Property taxes and sales taxes were identified as key revenues, whereas key expenditures included compensation, benefits, operations, and capital improvements (CIP).
The report noted property tax value growth of $700 million and revenue growth of $1.6 million.
Two options for property taxes were discussed:
- The first option considered lowering the tax rate to 21.9 cents, adding revenue of $781,000. An expected surplus in the general fund of $400,000 would go toward the capital improvement program to help cover expected inflationary costs related to construction.
- The second option considered maintaining the tax rate at 23 cents by applying a carry forward increment, totaling $1.6 million of added revenue. The expected surplus, about $1.2 million, would also be transferred to the capital improvement program.
Increasing sales tax revenue, largely attributed to Highland Park Village, was reported as a driving factor in creating a surplus in the general fund. However, the sustainability of this revenue source was deemed uncertain due to the economy and Knox corridor development.
Notable takeaways about key expenditures from the report include:
- The report proposed providing updated service credits (USC) for current town employees and cost of living adjustments (COLA) for retirees.
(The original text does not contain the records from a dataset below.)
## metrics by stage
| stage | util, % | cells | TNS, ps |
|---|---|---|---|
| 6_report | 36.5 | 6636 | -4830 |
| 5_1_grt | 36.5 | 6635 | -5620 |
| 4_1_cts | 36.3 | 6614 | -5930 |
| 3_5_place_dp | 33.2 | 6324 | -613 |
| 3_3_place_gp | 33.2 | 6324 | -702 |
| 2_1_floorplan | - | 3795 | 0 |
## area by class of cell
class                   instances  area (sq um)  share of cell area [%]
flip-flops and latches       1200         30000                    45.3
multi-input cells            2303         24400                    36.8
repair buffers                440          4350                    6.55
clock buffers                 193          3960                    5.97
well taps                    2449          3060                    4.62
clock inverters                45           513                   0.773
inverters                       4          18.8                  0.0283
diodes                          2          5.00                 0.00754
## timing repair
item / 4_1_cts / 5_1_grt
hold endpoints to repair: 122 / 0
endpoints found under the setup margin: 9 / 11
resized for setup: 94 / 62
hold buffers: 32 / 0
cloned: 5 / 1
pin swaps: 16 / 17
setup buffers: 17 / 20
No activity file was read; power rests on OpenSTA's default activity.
$ cat config.mk
export PLATFORM = sky130hd
export DESIGN_NAME = spi_cmd_shifter
export DESIGN_NICKNAME = d
export VERILOG_FILES = /design/src/rtl/spi_cmd_shifter.sv
export SDC_FILE = /design/constraint.sdc
export NUM_CORES = 1
export LEC_CHECK = 0
export ABC_AREA = 1
export ABC_CLOCK_PERIOD_IN_PS = 4550
export BUFFER_PORTS_ARGS = -buffer_cell sky130_fd_sc_hd__buf_2
export CELL_PAD_IN_SITES_DETAIL_PLACEMENT = 1
export CELL_PAD_IN_SITES_GLOBAL_PLACEMENT = 1
export CORE_MARGIN = 2
export CORE_UTILIZATION = 25
export CTS_CLUSTER_SIZE = 28
export DETAILED_ROUTE_END_ITERATION = 16
export GPL_ROUTABILITY_DRIVEN = 0
export PLACE_DENSITY = 0.44
export SYNTH_ARGS = -nofsm -noshare
export SYNTH_HDL_FRONTEND = slang
export SYNTH_SLANG_ARGS = --single-unit
$ cat constraint.sdc
create_clock -name clk -period 4.55 [get_ports clk]
set_input_delay 0 -clock clk [delete_from_list [all_inputs] [get_ports clk]]
set_output_delay 0 -clock clk [all_outputs]
set_load 0.005 [all_outputs]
The last time these were provided was in 2020 and 2008, respectively.
- In operations, Department of Public Safety overtime is proposed to grow by $330,000 to accommodate retirements and turnover.
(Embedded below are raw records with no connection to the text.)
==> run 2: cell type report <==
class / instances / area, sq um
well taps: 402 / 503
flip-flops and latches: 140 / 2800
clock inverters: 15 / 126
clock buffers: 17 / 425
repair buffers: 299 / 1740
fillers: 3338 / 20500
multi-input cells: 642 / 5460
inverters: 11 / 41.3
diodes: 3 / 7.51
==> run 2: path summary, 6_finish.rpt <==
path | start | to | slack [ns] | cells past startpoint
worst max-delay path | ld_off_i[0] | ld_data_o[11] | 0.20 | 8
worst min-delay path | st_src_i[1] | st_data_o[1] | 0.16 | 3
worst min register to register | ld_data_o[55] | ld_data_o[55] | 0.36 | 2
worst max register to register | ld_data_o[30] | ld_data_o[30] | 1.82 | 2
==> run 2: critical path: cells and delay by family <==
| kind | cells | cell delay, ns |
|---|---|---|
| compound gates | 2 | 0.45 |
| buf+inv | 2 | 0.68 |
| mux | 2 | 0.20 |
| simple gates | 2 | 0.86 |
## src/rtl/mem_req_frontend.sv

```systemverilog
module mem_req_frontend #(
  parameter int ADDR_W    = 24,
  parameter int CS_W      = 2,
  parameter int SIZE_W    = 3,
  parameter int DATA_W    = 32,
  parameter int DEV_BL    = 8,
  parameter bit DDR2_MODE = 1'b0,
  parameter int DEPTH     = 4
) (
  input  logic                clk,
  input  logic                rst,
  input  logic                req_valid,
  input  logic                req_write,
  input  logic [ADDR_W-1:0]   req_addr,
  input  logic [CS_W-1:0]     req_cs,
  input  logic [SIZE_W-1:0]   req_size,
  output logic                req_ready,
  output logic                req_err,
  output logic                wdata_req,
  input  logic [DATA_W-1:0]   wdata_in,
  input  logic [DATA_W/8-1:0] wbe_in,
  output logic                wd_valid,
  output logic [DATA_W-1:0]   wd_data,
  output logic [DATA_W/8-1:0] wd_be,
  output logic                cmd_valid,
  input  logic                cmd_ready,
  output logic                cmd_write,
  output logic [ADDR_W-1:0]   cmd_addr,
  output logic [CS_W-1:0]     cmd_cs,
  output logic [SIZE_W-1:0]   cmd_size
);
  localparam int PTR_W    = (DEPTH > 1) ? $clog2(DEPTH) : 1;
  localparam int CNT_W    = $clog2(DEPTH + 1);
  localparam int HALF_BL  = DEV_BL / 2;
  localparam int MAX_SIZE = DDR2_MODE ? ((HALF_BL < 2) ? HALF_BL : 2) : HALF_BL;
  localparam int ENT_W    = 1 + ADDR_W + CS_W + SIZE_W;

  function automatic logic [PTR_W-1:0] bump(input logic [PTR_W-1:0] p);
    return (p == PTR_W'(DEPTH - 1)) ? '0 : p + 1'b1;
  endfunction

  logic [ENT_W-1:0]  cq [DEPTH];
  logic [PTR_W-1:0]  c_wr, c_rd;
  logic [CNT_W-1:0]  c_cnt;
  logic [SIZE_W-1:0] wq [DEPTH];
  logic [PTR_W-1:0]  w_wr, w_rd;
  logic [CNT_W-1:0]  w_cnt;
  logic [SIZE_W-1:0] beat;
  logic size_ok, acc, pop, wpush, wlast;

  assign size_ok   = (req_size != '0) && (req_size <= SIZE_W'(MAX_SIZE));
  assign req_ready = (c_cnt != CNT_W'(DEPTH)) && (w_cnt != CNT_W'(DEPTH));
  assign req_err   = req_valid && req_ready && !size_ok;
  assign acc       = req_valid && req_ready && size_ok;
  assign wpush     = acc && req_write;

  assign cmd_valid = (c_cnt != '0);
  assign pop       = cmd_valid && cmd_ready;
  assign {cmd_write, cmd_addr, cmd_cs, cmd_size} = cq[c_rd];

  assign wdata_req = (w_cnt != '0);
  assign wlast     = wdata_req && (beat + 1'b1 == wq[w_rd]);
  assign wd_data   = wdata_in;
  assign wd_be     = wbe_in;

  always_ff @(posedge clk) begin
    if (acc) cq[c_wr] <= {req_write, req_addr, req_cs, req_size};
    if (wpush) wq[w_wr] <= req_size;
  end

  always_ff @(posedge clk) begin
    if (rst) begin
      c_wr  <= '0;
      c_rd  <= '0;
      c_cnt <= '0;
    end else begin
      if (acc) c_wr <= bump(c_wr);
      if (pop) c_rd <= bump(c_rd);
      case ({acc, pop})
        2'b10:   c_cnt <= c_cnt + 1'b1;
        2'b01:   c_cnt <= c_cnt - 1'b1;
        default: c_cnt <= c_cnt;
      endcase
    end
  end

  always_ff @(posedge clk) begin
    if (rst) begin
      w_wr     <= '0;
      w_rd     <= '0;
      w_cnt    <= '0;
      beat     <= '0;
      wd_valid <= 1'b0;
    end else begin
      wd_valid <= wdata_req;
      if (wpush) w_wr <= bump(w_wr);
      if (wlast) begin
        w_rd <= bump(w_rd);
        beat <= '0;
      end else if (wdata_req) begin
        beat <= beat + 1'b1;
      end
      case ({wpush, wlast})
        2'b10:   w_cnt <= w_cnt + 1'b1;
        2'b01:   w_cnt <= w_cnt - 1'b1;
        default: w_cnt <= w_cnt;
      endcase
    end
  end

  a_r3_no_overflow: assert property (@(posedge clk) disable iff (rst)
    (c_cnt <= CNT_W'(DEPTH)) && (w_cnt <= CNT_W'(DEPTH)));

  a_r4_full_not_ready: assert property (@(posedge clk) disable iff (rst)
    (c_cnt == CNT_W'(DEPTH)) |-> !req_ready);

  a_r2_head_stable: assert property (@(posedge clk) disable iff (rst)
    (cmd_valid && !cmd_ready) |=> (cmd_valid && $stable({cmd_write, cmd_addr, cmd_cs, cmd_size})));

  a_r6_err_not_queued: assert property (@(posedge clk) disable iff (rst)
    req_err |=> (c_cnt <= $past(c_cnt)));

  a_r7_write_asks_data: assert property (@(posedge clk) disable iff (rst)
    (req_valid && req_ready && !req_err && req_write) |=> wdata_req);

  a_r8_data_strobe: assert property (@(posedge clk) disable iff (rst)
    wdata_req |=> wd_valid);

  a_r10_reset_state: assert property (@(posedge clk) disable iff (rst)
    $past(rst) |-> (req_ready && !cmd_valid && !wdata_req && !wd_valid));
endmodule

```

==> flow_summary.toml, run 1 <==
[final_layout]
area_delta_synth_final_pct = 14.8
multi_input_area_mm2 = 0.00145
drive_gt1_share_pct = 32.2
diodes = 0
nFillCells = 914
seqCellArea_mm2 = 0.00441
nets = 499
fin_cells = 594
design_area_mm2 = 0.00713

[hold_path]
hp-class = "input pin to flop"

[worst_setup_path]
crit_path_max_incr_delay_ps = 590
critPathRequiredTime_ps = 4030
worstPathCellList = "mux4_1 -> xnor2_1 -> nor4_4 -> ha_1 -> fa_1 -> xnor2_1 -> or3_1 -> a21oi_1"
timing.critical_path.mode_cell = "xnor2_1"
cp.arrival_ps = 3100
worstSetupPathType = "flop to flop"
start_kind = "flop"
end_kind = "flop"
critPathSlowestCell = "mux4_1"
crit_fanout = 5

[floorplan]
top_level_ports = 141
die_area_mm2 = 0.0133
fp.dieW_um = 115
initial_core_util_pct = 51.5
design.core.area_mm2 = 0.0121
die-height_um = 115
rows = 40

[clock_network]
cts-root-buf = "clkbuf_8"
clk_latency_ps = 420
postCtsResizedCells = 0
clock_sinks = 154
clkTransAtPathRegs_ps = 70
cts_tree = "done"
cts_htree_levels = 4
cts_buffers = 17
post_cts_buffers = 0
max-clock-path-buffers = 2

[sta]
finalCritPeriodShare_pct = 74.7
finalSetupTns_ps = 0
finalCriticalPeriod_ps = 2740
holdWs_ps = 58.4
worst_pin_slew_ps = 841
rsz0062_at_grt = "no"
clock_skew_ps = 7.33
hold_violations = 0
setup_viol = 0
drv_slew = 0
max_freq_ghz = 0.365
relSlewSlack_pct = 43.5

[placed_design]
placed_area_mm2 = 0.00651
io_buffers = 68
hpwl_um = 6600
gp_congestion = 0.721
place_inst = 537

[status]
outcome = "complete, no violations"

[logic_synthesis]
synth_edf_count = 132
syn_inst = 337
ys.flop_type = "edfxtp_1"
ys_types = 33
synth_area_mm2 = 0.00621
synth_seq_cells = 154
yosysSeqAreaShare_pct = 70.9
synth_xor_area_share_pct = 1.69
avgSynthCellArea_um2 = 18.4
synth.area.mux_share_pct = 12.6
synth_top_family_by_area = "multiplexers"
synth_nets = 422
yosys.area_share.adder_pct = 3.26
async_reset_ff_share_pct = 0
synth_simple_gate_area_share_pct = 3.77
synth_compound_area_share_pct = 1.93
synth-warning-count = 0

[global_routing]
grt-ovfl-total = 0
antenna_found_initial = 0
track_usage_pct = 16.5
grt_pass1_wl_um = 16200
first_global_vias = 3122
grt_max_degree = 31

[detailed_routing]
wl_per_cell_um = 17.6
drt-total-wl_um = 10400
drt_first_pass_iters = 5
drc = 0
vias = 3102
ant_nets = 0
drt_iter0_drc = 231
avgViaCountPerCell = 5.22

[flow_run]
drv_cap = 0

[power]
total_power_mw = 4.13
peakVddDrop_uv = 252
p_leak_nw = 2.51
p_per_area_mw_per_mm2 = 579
==> config.mk <==
export PLATFORM = sky130hd
export DESIGN_NAME = busmaster_dma_regs
export DESIGN_NICKNAME = d
export VERILOG_FILES = /design/src/rtl/dmaregs_pkg.sv /design/src/rtl/dma_chan_regs.sv /design/src/rtl/dma_vendor_regs.sv /design/src/rtl/busmaster_dma_regs.sv
export SDC_FILE = /design/constraint.sdc
export NUM_CORES = 1
export LEC_CHECK = 0
export BUFFER_PORTS_ARGS = -buffer_cell sky130_fd_sc_hd__clkbuf_2
export CAP_MARGIN = 0
export CORE_MARGIN = 10
export CORE_UTILIZATION = 40
export CTS_CLUSTER_DIAMETER = 80
export CTS_CLUSTER_SIZE = 30
export DETAILED_ROUTE_END_ITERATION = 10
export PLACE_DENSITY = 0.73
export SLEW_MARGIN = 15
export SYNTH_ARGS = -nofsm -noshare
export SYNTH_HDL_FRONTEND = slang
export SYNTH_SLANG_ARGS = --single-unit
==> constraint.sdc <==
create_clock -name clk -period 1.75 [get_ports clk]
set_input_delay 0.175 -clock clk [delete_from_list [all_inputs] [get_ports clk]]
set_output_delay 0.175 -clock clk [all_outputs]
set_load 0.02 [all_outputs]
==> src/rtl/dmaregs_pkg.sv <==
package dmaregs_pkg;

    localparam int PTR_W    = 32;
    localparam int NUM_CH   = 2;
    localparam int WIN_BITS = 3;
    localparam logic [7:0] CMD_KEEP = 8'h09;

    typedef enum logic {
        CH_IDLE = 1'b0,
        CH_RUN  = 1'b1
    } ch_state_e;

    typedef enum logic [1:0] {
        SZ_BYTE = 2'b00,
        SZ_HALF = 2'b01,
        SZ_WORD = 2'b10
    } acc_size_e;

    function automatic logic [PTR_W-1:0] lane_mask(input logic [1:0] sz, input logic [1:0] off);
        logic [PTR_W-1:0] m;
        unique case (sz)
            SZ_BYTE: m = 32'h0000_00FF << {off, 3'b000};
            SZ_HALF: m = 32'h0000_FFFF << {off, 3'b000};
            default: m = '1;
        endcase
        return m;
    endfunction

    function automatic logic [PTR_W-1:0] ptr_merge(input logic [PTR_W-1:0] old,
                                                   input logic [PTR_W-1:0] wd,
                                                   input logic [1:0] sz,
                                                   input logic [1:0] off);
        logic [PTR_W-1:0] m;
        logic [PTR_W-1:0] sh;
        m  = lane_mask(sz, off);
        sh = (sz == SZ_BYTE || sz == SZ_HALF) ? (wd << {off, 3'b000}) : wd;
        return ((old & ~m) | (sh & m)) & ~32'h3;
    endfunction

    function automatic logic [PTR_W-1:0] ptr_extract(input logic [PTR_W-1:0] p,
                                                     input logic [1:0] sz,
                                                     input logic [1:0] off);
        logic [PTR_W-1:0] v;
        unique case (sz)
            SZ_BYTE: v = (p >> {off, 3'b000}) & 32'h0000_00FF;
            SZ_HALF: v = (p >> {off, 3'b000}) & 32'h0000_FFFF;
            default: v = p;
        endcase
        return v;
    endfunction

endpackage

==> src/rtl/dma_chan_regs.sv <==
module dma_chan_regs
    import dmaregs_pkg::*;
(
    input  logic             clk,
    input  logic             rst_n,
    input  logic             cmd_we,
    input  logic             stat_we,
    input  logic             ptr_we,
    input  logic             done,
    input  logic [7:0]       wbyte,
    input  logic [PTR_W-1:0] wword,
    input  logic [1:0]       wsize,
    input  logic [1:0]       woff,
    output logic [7:0]       cmd_q,
    output logic [7:0]       stat_byte,
    output logic [PTR_W-1:0] ptr_q,
    output logic [PTR_W-1:0] cur_q,
    output logic             start_o,
    output logic             cancel_o,
    output logic             active_o
);

    ch_state_e  state_q, state_d;
    logic       go, stop;
    logic       stat_int, stat_err;
    logic [1:0] stat_rw;

    // state register
    always_ff @(posedge clk) begin
        if (!rst_n) state_q <= CH_IDLE;
        else        state_q <= state_d;
    end

    // transitions GO, STOP, FINISH
    always_comb begin
        state_d = state_q;
        go      = 1'b0;
        stop    = 1'b0;
        unique case (state_q)
            CH_IDLE: begin
                if (cmd_we && wbyte[0]) begin
                    state_d = CH_RUN;
                    go      = 1'b1;
                end else if (cmd_we) begin
                    stop = 1'b1;
                end
            end
            CH_RUN: begin
                if (cmd_we && !wbyte[0]) begin
                    state_d = CH_IDLE;
                    stop    = 1'b1;
                end else if (done) begin
                    state_d = CH_IDLE;
                end
            end
            default: state_d = CH_IDLE;
        endcase
    end

    // registered pulse outputs; cancel held high through reset
    always_ff @(posedge clk) begin
        if (!rst_n) begin
            start_o  <= 1'b0;
            cancel_o <= 1'b1;
        end else begin
            start_o  <= go;
            cancel_o <= stop;
        end
    end

    always_ff @(posedge clk) begin
        if (!rst_n) begin
            cmd_q    <= '0;
            stat_int <= 1'b0;
            stat_err <= 1'b0;
            stat_rw  <= '0;
            ptr_q    <= '0;
            cur_q    <= '0;
        end else begin
            if (cmd_we) cmd_q <= wbyte & CMD_KEEP;
            if (stat_we) begin
                stat_rw <= wbyte[6:5];
                if (wbyte[1]) stat_err <= 1'b0;
                if (wbyte[2]) stat_int <= 1'b0;
            end
            if (done) stat_int <= 1'b1;
            if (ptr_we) begin
                ptr_q <= ptr_merge(ptr_q, wword, wsize, woff);
                cur_q <= ptr_merge(ptr_q, wword, wsize, woff);
            end
        end
    end

    assign active_o  = (state_q == CH_RUN);
    assign stat_byte = {1'b0, stat_rw, 2'b00, stat_int, stat_err, active_o};


    start_once_chk: assert property (@(posedge clk) disable iff (!rst_n)
        start_o |=> !start_o);

    start_active_chk: assert property (@(posedge clk) disable iff (!rst_n)
        start_o |-> active_o);

    no_start_cancel_chk: assert property (@(posedge clk) disable iff (!rst_n)
        !(start_o && cancel_o));

    int_source_chk: assert property (@(posedge clk) disable iff (!rst_n)
        $rose(stat_int) |-> $past(done));

    cur_follow_chk: assert property (@(posedge clk) disable iff (!rst_n)
        ($past(rst_n) && $past(ptr_we)) |-> (cur_q == ptr_q));

endmodule
File: src/rtl/rtc_count_engine.sv
module rtc_count_engine
  import rtc_pkg::*;
#(
  parameter int W  = 32,
  parameter int NW = 16
) (
  input  logic             clk,
  input  logic             rst_n,
  input  logic             soft_clr,
  input  logic             tick_i,
  input  logic             en_i,
  input  mode_e            mode_i,
  input  logic             match_clr_i,
  input  logic [NW-1:0]    per_i,
  input  logic [W-1:0]     cmp0_i,
  input  logic [NW-1:0]    cmp1_i,
  input  logic             load_i,
  input  logic [W-1:0]     load_val_i,
  input  logic [NFLAG-1:0] flag_clr_i,
  output logic [W-1:0]     count_o,
  output logic [NFLAG-1:0] flags_o
);
  localparam int UW = W - NW;

  logic [W-1:0]     count_q, cnt_nx;
  logic [NFLAG-1:0] flags_q, set;
  logic             wide, narrow, step, hit0, hit1;

  assign wide   = (mode_i == MODE_WIDE);
  assign narrow = (mode_i == MODE_NARROW);
  assign step   = tick_i && en_i;

  always_comb begin
    hit0 = wide ? (count_q == cmp0_i) : (count_q[NW-1:0] == cmp0_i[NW-1:0]);
    hit1 = narrow && (count_q[NW-1:0] == cmp1_i);
  end

  always_comb begin
    set    = '0;
    cnt_nx = count_q;
    if (step && wide) begin
      set[FL_C0] = hit0;
      if (match_clr_i && hit0) begin
        cnt_nx      = '0;
        set[FL_OVF] = 1'b1;
      end else if (&count_q) begin
        cnt_nx      = '0;
        set[FL_OVF] = 1'b1;
      end else begin
        cnt_nx = count_q + 1'b1;
      end
    end else if (step && narrow) begin
      set[FL_C0] = hit0;
      set[FL_C1] = hit1;
      if (count_q[NW-1:0] == per_i) begin
        cnt_nx      = '0;
        set[FL_OVF] = 1'b1;
      end else begin
        cnt_nx = {{UW{1'b0}}, count_q[NW-1:0] + 1'b1};
      end
    end
    if (load_i) begin
      cnt_nx = narrow ? {{UW{1'b0}}, load_val_i[NW-1:0]} : load_val_i;
    end
  end

  always_ff @(posedge clk or negedge rst_n) begin
    if (!rst_n) begin
      count_q <= '0;
      flags_q <= '0;
    end else if (soft_clr) begin
      count_q <= '0;
      flags_q <= '0;
    end else begin
      count_q <= cnt_nx;
      flags_q <= (flags_q & ~flag_clr_i) | set;
    end
  end

  assign count_o = count_q;
  assign flags_o = flags_q;

  assert_hold_when_off_R3: assert property (@(posedge clk) disable iff (!rst_n)
    (!en_i && !load_i && !soft_clr) |=> $stable(count_q));
  assert_wide_wrap_R4: assert property (@(posedge clk) disable iff (!rst_n)
    (step && wide && !load_i && !soft_clr && (&count_q)) |=> (count_q == '0 && flags_q[FL_OVF]));
  assert_cmp0_flag_R5: assert property (@(posedge clk) disable iff (!rst_n)
    (step && wide && !soft_clr && count_q == cmp0_i) |=> flags_q[FL_C0]);
  assert_match_clear_R6: assert property (@(posedge clk) disable iff (!rst_n)
    (step && wide && match_clr_i && hit0 && !load_i && !soft_clr)
      |=> (count_q == '0 && flags_q[FL_OVF] && flags_q[FL_C0]));
  assert_period_wrap_R7: assert property (@(posedge clk) disable iff (!rst_n)
    (step && narrow && !load_i && !soft_clr && count_q[NW-1:0] == per_i)
      |=> (count_q == '0 && flags_q[FL_OVF]));
  assert_cmp1_flag_R8: assert property (@(posedge clk) disable iff (!rst_n)
    (step && narrow && !soft_clr && count_q[NW-1:0] == cmp1_i) |=> flags_q[FL_C1]);
  assert_idle_mode_R2: assert property (@(posedge clk) disable iff (!rst_n)
    (!wide && !narrow && !load_i && !soft_clr) |=> $stable(count_q));
endmodule

File: src/rtl/rtc_cnt_core.sv
module rtc_cnt_core
  import rtc_pkg::*;
#(
  parameter int CNT_W  = 32,
  parameter int HALF_W = 16,
  parameter int PSEL_W = 4
) (
  input  logic                 clk,
  input  logic                 rst_n,
  input  logic                 wr_en,
  input  logic [ADDR_W-1:0]    wr_addr,
  input  logic [CNT_W-1:0]     wr_data,
  input  logic [ADDR_W-1:0]    rd_addr,
  output logic [CNT_W-1:0]     rd_data,
  output logic [NFLAG-1:0]     irq_flags
);
  logic              en_q, mclr_q;
  mode_e             mode_q;
  logic [PSEL_W-1:0] psel_q;
  logic [HALF_W-1:0] per_q, cmp1_q;
  logic [CNT_W-1:0]  cmp0_q, count;
  logic              tick, soft_clr, ctrl_wr, load;
  logic [NFLAG-1:0]  flag_clr;

  assign ctrl_wr  = wr_en && wr_addr == A_CTRL;
  assign soft_clr = ctrl_wr && wr_data[CB_SRST] && !en_q;
  assign load     = wr_en && wr_addr == A_COUNT;
  assign flag_clr = (wr_en && wr_addr == A_FLAGS) ? wr_data[NFLAG-1:0] : '0;

  always_ff @(posedge clk or negedge rst_n) begin
    if (!rst_n) begin
      en_q   <= 1'b0;
      mclr_q <= 1'b0;
      mode_q <= MODE_WIDE;
      psel_q <= '0;
      per_q  <= '0;
      cmp0_q <= '0;
      cmp1_q <= '0;
    end else if (soft_clr) begin
      en_q   <= 1'b0;
      mclr_q <= 1'b0;
      mode_q <= MODE_WIDE;
      psel_q <= '0;
      per_q  <= '0;
      cmp0_q <= '0;
      cmp1_q <= '0;
    end else if (wr_en) begin
      case (wr_addr)
        A_CTRL: begin
          if (!wr_data[CB_SRST]) begin
            en_q   <= wr_data[CB_EN];
            mclr_q <= wr_data[CB_MCLR];
            psel_q <= wr_data[CB_PSEL +: PSEL_W];
            if (!en_q) mode_q <= mode_e'(wr_data[CB_MODE +: 2]);
          end
        end
        A_PER:  per_q  <= wr_data[HALF_W-1:0];
        A_CMP0: cmp0_q <= wr_data;
        A_CMP1: cmp1_q <= wr_data[HALF_W-1:0];
        default: ;
      endcase
    end
  end

  rtc_prescaler #(.SEL_W(PSEL_W)) u_presc (
    .clk      (clk),
    .rst_n    (rst_n),
    .soft_clr (soft_clr),
    .sel      (psel_q),
    .tick     (tick)
  );

  rtc_count_engine #(.W(CNT_W), .NW(HALF_W)) u_engine (
    .clk         (clk),
    .rst_n       (rst_n),
    .soft_clr    (soft_clr),
    .tick_i      (tick),
    .en_i        (en_q),
    .mode_i      (mode_q),
    .match_clr_i (mclr_q),
    .per_i       (per_q),
    .cmp0_i      (cmp0_q),
    .cmp1_i      (cmp1_q),
    .load_i      (load),
    .load_val_i  (wr_data),
    .flag_clr_i  (flag_clr),
    .count_o     (count),
    .flags_o     (irq_flags)
  );

  always_comb begin
    rd_data = '0;
    case (rd_addr)
      A_CTRL: begin
        rd_data[CB_EN]             = en_q;
        rd_data[CB_MODE +: 2]      = mode_q;
        rd_data[CB_MCLR]           = mclr_q;
        rd_data[CB_PSEL +: PSEL_W] = psel_q;
      end
      A_COUNT: rd_data = (mode_q == MODE_NARROW)
                         ? {{(CNT_W-HALF_W){1'b0}}, count[HALF_W-1:0]} : count;
      A_PER:   rd_data[HALF_W-1:0] = per_q;
      A_CMP0:  rd_data = cmp0_q;
      A_CMP1:  rd_data[HALF_W-1:0] = cmp1_q;
      A_FLAGS: rd_data[NFLAG-1:0] = irq_flags;
      default: rd_data = '0;
    endcase
  end

  assert_srst_ignored_on_R11: assert property (@(posedge clk) disable iff (!rst_n)
    (ctrl_wr && wr_data[CB_SRST] && en_q) |=> en_q);
  assert_mode_locked_R12: assert property (@(posedge clk) disable iff (!rst_n)
    (ctrl_wr && en_q) |=> $stable(mode_q));
  assert_load_wins_R13: assert property (@(posedge clk) disable iff (!rst_n)
    (load && mode_q == MODE_WIDE) |=> (count == $past(wr_data)));
endmodule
- Capital improvements include $9.5 million for general developments like street resurfacing, $5.3 million for water upgrades like water and sewer rehabilitation, and $2 million for stormwater improvements.
However, there remain several unknown fiscal points: the impact of a potential recession and inflation, staffing recommendations per the DPS staffing study, and increasing capital costs.
Members also reviewed an ordinance amending the current 2021-2022 budget.
Town council members proposed using reserves from the technology replacement fund for needs like jail security and tough books, totaling $150,222. For the replacement and remediation of a sewer pump failure, members proposed utilizing the building maintenance fund, totaling $30,325. All funding sources came from the town’s fund balance.
According to the council’s calendar, hearings on the upcoming budget will take place Aug. 16 and Sept. 6 before the budget’s vote on Sept. 13.